I'm worried about my fluffy baby, Nathaniel. She is about a year old (ish) and was recently at the vets because her sister, Superfly, has the snuffles. The vet said that Nathaniel has a little tiny bit of infection so she is on baytril in her water for a little while. She is eating, running about and happy enough in herself but I noticed tonight that she is doing this strange shaking... or shivering or something. It's hard to describe.



She was sitting on her little ledge and having a scratch and sniff of the air and stuff, and she just started pulling her head back a little and shaking. The way her head moves it was like she was going to sneeze like a human does, but then she just shivered and seemed to be fine for a few moments, then did it again. 
If you distract her she stops doing it. If she is out and about roaming around she doesn't seem to be doing it. It is only when she stops and sits still that she does this.

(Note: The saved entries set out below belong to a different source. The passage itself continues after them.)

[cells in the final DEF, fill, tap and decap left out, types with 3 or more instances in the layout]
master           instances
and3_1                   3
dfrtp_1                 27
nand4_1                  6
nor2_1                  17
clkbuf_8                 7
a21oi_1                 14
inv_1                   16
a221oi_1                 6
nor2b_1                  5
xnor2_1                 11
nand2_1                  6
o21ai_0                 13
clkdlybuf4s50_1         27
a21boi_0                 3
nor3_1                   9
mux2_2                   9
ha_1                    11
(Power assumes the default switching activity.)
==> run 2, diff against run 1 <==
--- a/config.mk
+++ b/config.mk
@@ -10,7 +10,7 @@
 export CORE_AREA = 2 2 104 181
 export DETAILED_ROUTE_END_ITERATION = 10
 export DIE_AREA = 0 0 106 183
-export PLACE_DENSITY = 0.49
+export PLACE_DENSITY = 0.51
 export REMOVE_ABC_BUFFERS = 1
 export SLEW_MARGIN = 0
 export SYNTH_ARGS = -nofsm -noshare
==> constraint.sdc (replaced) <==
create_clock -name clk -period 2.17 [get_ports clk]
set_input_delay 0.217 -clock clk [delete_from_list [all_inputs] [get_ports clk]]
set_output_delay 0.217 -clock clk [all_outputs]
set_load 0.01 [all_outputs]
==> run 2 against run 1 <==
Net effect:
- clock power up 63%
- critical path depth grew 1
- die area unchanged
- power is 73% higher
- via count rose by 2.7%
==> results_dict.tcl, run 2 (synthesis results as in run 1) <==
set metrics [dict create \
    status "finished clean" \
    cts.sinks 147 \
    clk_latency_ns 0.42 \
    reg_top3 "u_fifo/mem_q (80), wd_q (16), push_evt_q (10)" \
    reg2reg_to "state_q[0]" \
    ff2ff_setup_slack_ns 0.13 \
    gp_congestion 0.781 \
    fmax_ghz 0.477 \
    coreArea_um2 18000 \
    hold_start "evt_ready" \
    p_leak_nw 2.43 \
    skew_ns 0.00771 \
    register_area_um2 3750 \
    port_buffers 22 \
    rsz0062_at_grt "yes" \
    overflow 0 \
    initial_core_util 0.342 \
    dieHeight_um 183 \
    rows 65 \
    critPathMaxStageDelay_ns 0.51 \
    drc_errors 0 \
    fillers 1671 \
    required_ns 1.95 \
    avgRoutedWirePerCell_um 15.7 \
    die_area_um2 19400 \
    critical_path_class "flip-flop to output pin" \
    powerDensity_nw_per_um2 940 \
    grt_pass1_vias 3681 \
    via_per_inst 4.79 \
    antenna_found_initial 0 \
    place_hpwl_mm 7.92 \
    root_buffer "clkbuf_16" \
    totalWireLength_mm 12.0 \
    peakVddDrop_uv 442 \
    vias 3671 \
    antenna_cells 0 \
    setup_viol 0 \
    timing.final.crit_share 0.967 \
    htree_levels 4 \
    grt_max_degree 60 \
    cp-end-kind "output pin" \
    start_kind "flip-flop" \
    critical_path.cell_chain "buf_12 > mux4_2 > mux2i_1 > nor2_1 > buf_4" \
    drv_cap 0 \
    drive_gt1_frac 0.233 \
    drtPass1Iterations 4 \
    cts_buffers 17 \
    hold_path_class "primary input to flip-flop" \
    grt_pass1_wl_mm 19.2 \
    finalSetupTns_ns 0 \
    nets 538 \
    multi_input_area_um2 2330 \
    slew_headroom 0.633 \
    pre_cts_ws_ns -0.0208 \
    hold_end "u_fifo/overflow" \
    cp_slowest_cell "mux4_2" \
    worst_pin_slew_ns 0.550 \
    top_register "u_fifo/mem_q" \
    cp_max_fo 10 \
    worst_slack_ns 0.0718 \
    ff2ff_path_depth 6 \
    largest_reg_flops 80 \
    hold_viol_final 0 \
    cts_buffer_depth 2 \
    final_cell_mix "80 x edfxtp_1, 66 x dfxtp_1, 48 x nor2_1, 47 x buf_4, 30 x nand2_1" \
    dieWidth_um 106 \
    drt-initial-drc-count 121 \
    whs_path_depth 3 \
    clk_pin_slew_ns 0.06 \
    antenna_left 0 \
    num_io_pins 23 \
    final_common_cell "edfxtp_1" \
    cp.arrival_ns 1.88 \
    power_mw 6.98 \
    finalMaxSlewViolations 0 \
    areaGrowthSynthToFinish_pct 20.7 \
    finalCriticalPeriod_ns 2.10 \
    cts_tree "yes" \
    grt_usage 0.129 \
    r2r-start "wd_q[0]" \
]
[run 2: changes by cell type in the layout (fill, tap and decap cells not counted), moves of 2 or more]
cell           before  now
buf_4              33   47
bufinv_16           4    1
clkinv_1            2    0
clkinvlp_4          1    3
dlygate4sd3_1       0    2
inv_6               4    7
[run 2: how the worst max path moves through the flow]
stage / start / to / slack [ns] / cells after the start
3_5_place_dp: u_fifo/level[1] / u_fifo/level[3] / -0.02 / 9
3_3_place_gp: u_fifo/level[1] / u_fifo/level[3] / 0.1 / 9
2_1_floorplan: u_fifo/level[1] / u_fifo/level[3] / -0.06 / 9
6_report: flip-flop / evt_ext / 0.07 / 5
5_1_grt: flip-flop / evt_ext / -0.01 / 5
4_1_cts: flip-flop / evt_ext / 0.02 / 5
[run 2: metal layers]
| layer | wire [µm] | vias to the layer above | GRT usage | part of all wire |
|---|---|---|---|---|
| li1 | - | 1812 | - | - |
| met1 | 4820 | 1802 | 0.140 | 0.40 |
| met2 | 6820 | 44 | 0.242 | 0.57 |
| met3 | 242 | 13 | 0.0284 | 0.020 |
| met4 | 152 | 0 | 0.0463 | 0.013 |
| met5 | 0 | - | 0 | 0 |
## config.mk

```make
export PLATFORM = sky130hd
export DESIGN_NAME = acc_frame
export DESIGN_NICKNAME = d
export VERILOG_FILES = /design/src/rtl/acc_frame_pkg.sv /design/src/rtl/acc_frame_beat_counter.sv /design/src/rtl/acc_frame.sv
export SDC_FILE = /design/constraint.sdc
export NUM_CORES = 1
export LEC_CHECK = 0
export BUFFER_PORTS_ARGS = -buffer_cell sky130_fd_sc_hd__buf_4
export CAP_MARGIN = 10
export CORE_MARGIN = 3
export CORE_UTILIZATION = 40
export CTS_CLUSTER_DIAMETER = 40
export DETAILED_ROUTE_END_ITERATION = 10
export GPL_ROUTABILITY_DRIVEN = 0
export MAX_ROUTING_LAYER = met4
export PLACE_DENSITY_LB_ADDON = 0.1
export SYNTH_ARGS = -nofsm -noshare
export SYNTH_HDL_FRONTEND = slang
export SYNTH_SLANG_ARGS = --single-unit
export TNS_END_PERCENT = 100
```

## constraint.sdc

```tcl
create_clock -name clk -period 1.7 [get_ports clk]
set_input_delay 0.255 -clock clk [delete_from_list [all_inputs] [get_ports clk]]
set_output_delay 0.255 -clock clk [all_outputs]
set_load 0.02 [all_outputs]
```

## src/rtl/acc_frame_pkg.sv

```systemverilog
// Shared types and default sizing for the acc_frame operand accumulator.
package acc_frame_pkg;

  typedef enum logic [1:0] {
    IDLE  = 2'd0,
    ACCUM = 2'd1,
    DONE  = 2'd2
  } state_e;

  localparam int DEF_WIDTH = 4;
  localparam int DEF_COUNT = 4;

endpackage

```

## src/rtl/acc_frame_beat_counter.sv

```systemverilog
// Operand counter for one frame: clear, increment, and a terminal flag that is
// high while the next accept will be the last operand of the frame.
module beat_counter
  import acc_frame_pkg::*;
#(
  parameter int COUNT = DEF_COUNT
) (
  input  logic clk,
  input  logic rst_n,
  input  logic clr_i,
  input  logic inc_i,
  output logic term_o
);

  logic [7:0] cnt_q, cnt_d;

  // Clear wins over increment so a completed frame always restarts from zero.
  always_comb begin
    cnt_d = cnt_q;
    if (clr_i) begin
      cnt_d = '0;
    end else if (inc_i) begin
      cnt_d = cnt_q + 8'd1;
    end
  end

  always_ff @(posedge clk) begin
    if (!rst_n) begin
      cnt_q <= '0;
    end else begin
      cnt_q <= cnt_d;
    end
  end

  assign term_o = (cnt_q == 8'(COUNT - 1));

endmodule

```

## src/rtl/acc_frame.sv

```systemverilog
// Accumulates COUNT unsigned operands per frame and presents the sum with a
// sticky carry flag. Define ACC_FRAME_SATURATE_EN to saturate instead of wrap.
module acc_frame
  import acc_frame_pkg::*;
#(
  parameter int WIDTH = DEF_WIDTH,
  parameter int COUNT = DEF_COUNT
) (
  input  logic           clk,
  input  logic           rst_n,
  input  logic           in_valid,
  output logic           in_ready,
  input  logic [WIDTH:0] in_data,
  output logic           out_valid,
  input  logic           out_ready,
  output logic [WIDTH:0] out_sum,
  output logic           out_ovf,
  output logic           busy
);

  state_e           state_q, state_d;
  logic [WIDTH:0]   acc_q, acc_d;
  logic             ovf_q, ovf_d;
  logic [WIDTH+1:0] sum;
  logic             accept;
  logic             term;
  logic             clr;

  assign in_ready  = (state_q != DONE);
  assign out_valid = (state_q == DONE);
  assign busy      = (state_q != IDLE);
  assign out_sum   = acc_q;
  assign out_ovf   = ovf_q;

  assign accept = in_valid && in_ready;
  assign clr    = (state_q == DONE) && out_ready;
  assign sum    = {1'b0, acc_q} + {1'b0, in_data};

  beat_counter #(.COUNT(COUNT)) u_beat_counter (
    .clk    (clk),
    .rst_n  (rst_n),
    .clr_i  (clr),
    .inc_i  (accept),
    .term_o (term)
  );

  always_comb begin
    state_d = state_q;
    acc_d   = acc_q;
    ovf_d   = ovf_q;
    case (state_q)
      IDLE: begin
        if (accept) begin
          acc_d   = in_data;
          ovf_d   = 1'b0;
          state_d = ACCUM;
        end
      end
      ACCUM: begin
        if (accept) begin
          ovf_d = ovf_q | sum[WIDTH+1];
`ifdef ACC_FRAME_SATURATE_EN
          // Sticky ovf keeps the accumulator pinned for the rest of the frame.
          acc_d = ovf_d ? '1 : sum[WIDTH:0];
`else
          acc_d = sum[WIDTH:0];
`endif
          if (term) begin
            state_d = DONE;
          end
        end
      end
      DONE: begin
        if (out_ready) begin
          state_d = IDLE;
          acc_d   = '0;
          ovf_d   = 1'b0;
        end
      end
      default: state_d = IDLE;
    endcase
  end

  always_ff @(posedge clk) begin
    if (!rst_n) begin
      state_q <= IDLE;
      acc_q   <= '0;
      ovf_q   <= 1'b0;
    end else begin
      state_q <= state_d;
      acc_q   <= acc_d;
      ovf_q   <= ovf_d;
    end
  end

endmodule

```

I took a video because I can't seem to decide if this is hiccups, respy (there's no noises at all from her when she does it), that she's in heat, she's having a mild seizure, she's cold (though the room we're in is quite toasty warm) or what.

Can anyone help? I can bring her back to the vet on Monday if needs be but I don't want to rush in to the vet in a panic if this is something normal and healthy! 

Thanks guys ???


----------



## lilspaz68 (Feb 24, 2007)

She may have been in heat...when her friend bumped her she did a bounce and spin. Next time she does it scratch over her hips and see if she reacts like she's in heat.

As for the sick girl, its really not a good idea to give baytril in their water. Its a very old-school method that vets don't use much anymore. Antibiotic dosages are carefully calculated depending on a rat's weight, the concentration of the antibiotic and the reccomended dosage.

For eg. Your girl weighs 325 grams, your baytril is 25 mg/ml and the recc. dosage is 10 mg/kg = her dose would be .13 cc's twice a day. Putting it in water spoils their water source and there's no way to guarantee they get their 20mg/kg each day.


----------